作物遗传多样性在很大程度上影响作物的适应能力、产量等。作物遗传变异对品种改良至关重要,为后续培育出抗逆和优质新品种提供了选择。相较于通过传统表型性状进行遗传多样性评价分析,通过高通量分子标记检测技术能够快速得到高质量的数据,并为遗传多样性分析及分子育种提供大量的资源[2]。目前已经有多种分子标记应用于小麦的遗传育种中,包括RAPD[3]、ISSR[4]、SSR[4]、AFLP[5]、SNP[6]等。SNP在作物基因组中含量丰富,具有操作简单、识别准确、高通量等优势,是遗传作图和分子育种的理想标记[7],已广泛应用于作物的性状鉴定、遗传多样性分析以及遗传图谱的构建中[8-13]。相较于其他作物,小麦SNP芯片发展较晚,目前已开发出9K[14]、15K[15-16]、35K[17]、55K[18]、90K[19]、660K[20]等芯片,并应用于小麦诸多研究领域[21-23]。李珊珊等[24]利用90K SNP芯片对河北省143份小麦品种进行全基因组扫描,根据分型数据发现河北省小麦材料趋同,种质资源狭窄,拓展引进新种质,丰富河北省小麦育种资源已迫在眉睫。马艳明等[1]利用55K SNP芯片分析新疆冬小麦地方品种和育成品种的遗传多样性,发现地方品种与育成品种之间的遗传差异较大,可以利用地方品种来丰富育成品种的遗传基础。
本研究利用55K SNP 小麦芯片对93个青海省主栽小麦品种进行全基因扫描,通过分析多态性信息含量(PIC)和遗传距离来评估青海省小麦品种的遗传多样性,同时对93个小麦品种进行聚类分析,以期为后续青海省小麦的遗传育种提供数据支撑。
1 材料与方法
1.1 试验材料
试验材料包括93个青海省主栽小麦品种(表1),是目前青海省主要生产种植的育成及引进品种。所有供试小麦品种在青海大学试验农场种植,并收集保存。

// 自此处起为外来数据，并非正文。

$ cat src/rtl/xor_engine_arbiter.sv
`default_nettype none
// ============================================================================
//  Module   : xor_engine_arbiter
//  Summary  : Round-robin arbiter/sequencer sharing one xorEncr engine among
//             NUM_REQ requesters, with a watchdog that resets a hung engine.
//  Revision : 1.0
// ============================================================================
module xor_engine_arbiter #(
    parameter int NUM_REQ        = 4,
    parameter int TIMEOUT_CYCLES = 1024,
    parameter int CNT_WIDTH      = 16
) (
    input  logic               clk,
    input  logic               rst,
    input  logic [NUM_REQ-1:0] req,
    input  logic [NUM_REQ-1:0] req_rw,
    output logic [NUM_REQ-1:0] req_done,
    output logic [NUM_REQ-1:0] req_err,
    output logic [NUM_REQ-1:0] grant,
    output logic               busy,
    output logic               eng_start,
    output logic               eng_rw_flag,
    output logic               eng_rst,
    input  logic               eng_done,
    output logic [7:0]         err_count
);

    localparam int PTR_W = (NUM_REQ > 1) ? $clog2(NUM_REQ) : 1;
    localparam int IDX_W = PTR_W + 1;
    localparam logic                 c_WDOG_EN   = (TIMEOUT_CYCLES != 0);
    localparam logic [CNT_WIDTH-1:0] c_WDOG_LAST = CNT_WIDTH'(TIMEOUT_CYCLES - 1);
    localparam logic [PTR_W-1:0]     c_PTR_LAST  = PTR_W'(NUM_REQ - 1);

    typedef enum logic [2:0] {
        S_IDLE      = 3'd0,
        S_ISSUE     = 3'd1,
        S_WAIT_DONE = 3'd2,
        S_ABORT     = 3'd3,
        S_ACK       = 3'd4
    } state_t;

    state_t               r_state;
    logic [NUM_REQ-1:0]   r_grant;
    logic [PTR_W-1:0]     r_rr_ptr;
    logic [PTR_W-1:0]     r_sel;
    logic [CNT_WIDTH-1:0] r_wdog;
    logic [7:0]           r_err_count;
    logic [NUM_REQ-1:0]   r_req_done;
    logic [NUM_REQ-1:0]   r_req_err;
    logic                 r_rw_flag;

    logic                 w_found;
    logic [PTR_W-1:0]     w_sel;
    logic [IDX_W-1:0]     w_idx;
    logic [PTR_W-1:0]     w_next_ptr;

    // Search starts at rr_ptr and wraps, so the last owner is served last.
    always_comb begin
        w_found = 1'b0;
        w_sel   = '0;
        w_idx   = '0;
        for (int i = 0; i < NUM_REQ; i++) begin
            w_idx = {1'b0, r_rr_ptr} + IDX_W'(i);
            if (w_idx >= IDX_W'(NUM_REQ)) begin
                w_idx = w_idx - IDX_W'(NUM_REQ);
            end
            if (!w_found && req[w_idx[PTR_W-1:0]]) begin
                w_found = 1'b1;
                w_sel   = w_idx[PTR_W-1:0];
            end
        end
    end

    assign w_next_ptr = (r_sel == c_PTR_LAST) ? '0 : r_sel + PTR_W'(1);

    always_ff @(posedge clk or posedge rst) begin
        if (rst) begin
            r_state     <= S_IDLE;
            r_grant     <= '0;
            r_rr_ptr    <= '0;
            r_sel       <= '0;
            r_wdog      <= '0;
            r_err_count <= '0;
            r_req_done  <= '0;
            r_req_err   <= '0;
            r_rw_flag   <= 1'b0;
        end else begin
            case (r_state)
                S_IDLE: begin
                    if (w_found) begin
                        r_sel     <= w_sel;
                        r_grant   <= NUM_REQ'(1) << w_sel;
                        r_rw_flag <= req_rw[w_sel];
                        r_state   <= S_ISSUE;
                    end
                end
                S_ISSUE: begin
                    r_wdog  <= '0;
                    r_state <= S_WAIT_DONE;
                end
                S_WAIT_DONE: begin
                    // A done arriving on the timeout cycle still completes cleanly.
                    if (eng_done) begin
                        r_req_done <= r_grant;
                        r_req_err  <= '0;
                        r_state    <= S_ACK;
                    end else if (c_WDOG_EN && (r_wdog == c_WDOG_LAST)) begin
                        r_state <= S_ABORT;
                    end else begin
                        r_wdog <= r_wdog + CNT_WIDTH'(1);
                    end
                end
                S_ABORT: begin
                    if (r_err_count != 8'hFF) begin
                        r_err_count <= r_err_count + 8'd1;
                    end
                    r_req_done <= r_grant;
                    r_req_err  <= r_grant;
                    r_state    <= S_ACK;
                end
                S_ACK: begin
                    r_grant    <= '0;
                    r_rr_ptr   <= w_next_ptr;
                    r_req_done <= '0;
                    r_req_err  <= '0;
                    r_state    <= S_IDLE;
                end
                default: begin
                    r_state <= S_IDLE;
                end
            endcase
        end
    end

    assign grant       = r_grant;
    assign req_done    = r_req_done;
    assign req_err     = r_req_err;
    assign err_count   = r_err_count;
    assign eng_rw_flag = r_rw_flag;
    assign eng_start   = (r_state == S_ISSUE);
    assign eng_rst     = (r_state == S_ABORT);
    assign busy        = (r_state != S_IDLE);

endmodule
`default_nettype wire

表1 用于SNP分析的供试小麦品种Table 1 Wheat varieties tested for SNP genotyping
1.2 基因型分析
利用Affymetrix○RAxiom平台的小麦 55K SNP 芯片对93个品种进行全基因组扫描。筛选标准:数据质量控制(DQC)≥0.82,分型成功率(call rate,CR)≥0.95,筛选后得到53 063个原始SNP位点;利用Affymetrix 的Axiom Analysis Suite 软件对原始SNP位点进行深入分型,得到高质量的过滤数据,分型原则选择CR≥0.90、缺失率<10%、最小等位基因频率(MAF)>0.05 的SNP位点,筛选过滤后得到50 243个具有多态性的SNP 位点。
1.3 数据分析
利用PowerMarker V3.25[25]软件计算多态信息含量(polymorphic information content,PIC)和品种之间的Nei遗传距离。根据Nei遗传距离,利用MEGA 6[26]软件构建系统发育树,利用FigTree(http://tree.bio.ed.ac.uk/software/figtree/)和Evolview(http://www.evolgenius.info/evolview)在线作图软件[27]对聚类图进行修饰美化。
2 结果与分析
2.1 多态性SNP位点的分布
在小麦21条染色体上共检测到53 063个SNP位点,选择缺失率<10%、MAF>0.05的SNP位点,获得具有多态性的SNP位点50 243个,多态性比率为94.68%。每条染色体上分布855~2 575个多态性位点,平均每条染色体分布2 216个,6A染色体分布最多(2 575个),占比 5.12%;4D染色体分布最少(855个),占比 1.70%。SNP标记在A、B、D基因组中分布不均,B 基因组上的SNP标记数最多(17 556),占比 34.94%;D 基因组上的SNP标记数最少 (11 904个),占比23.69%(图1A)。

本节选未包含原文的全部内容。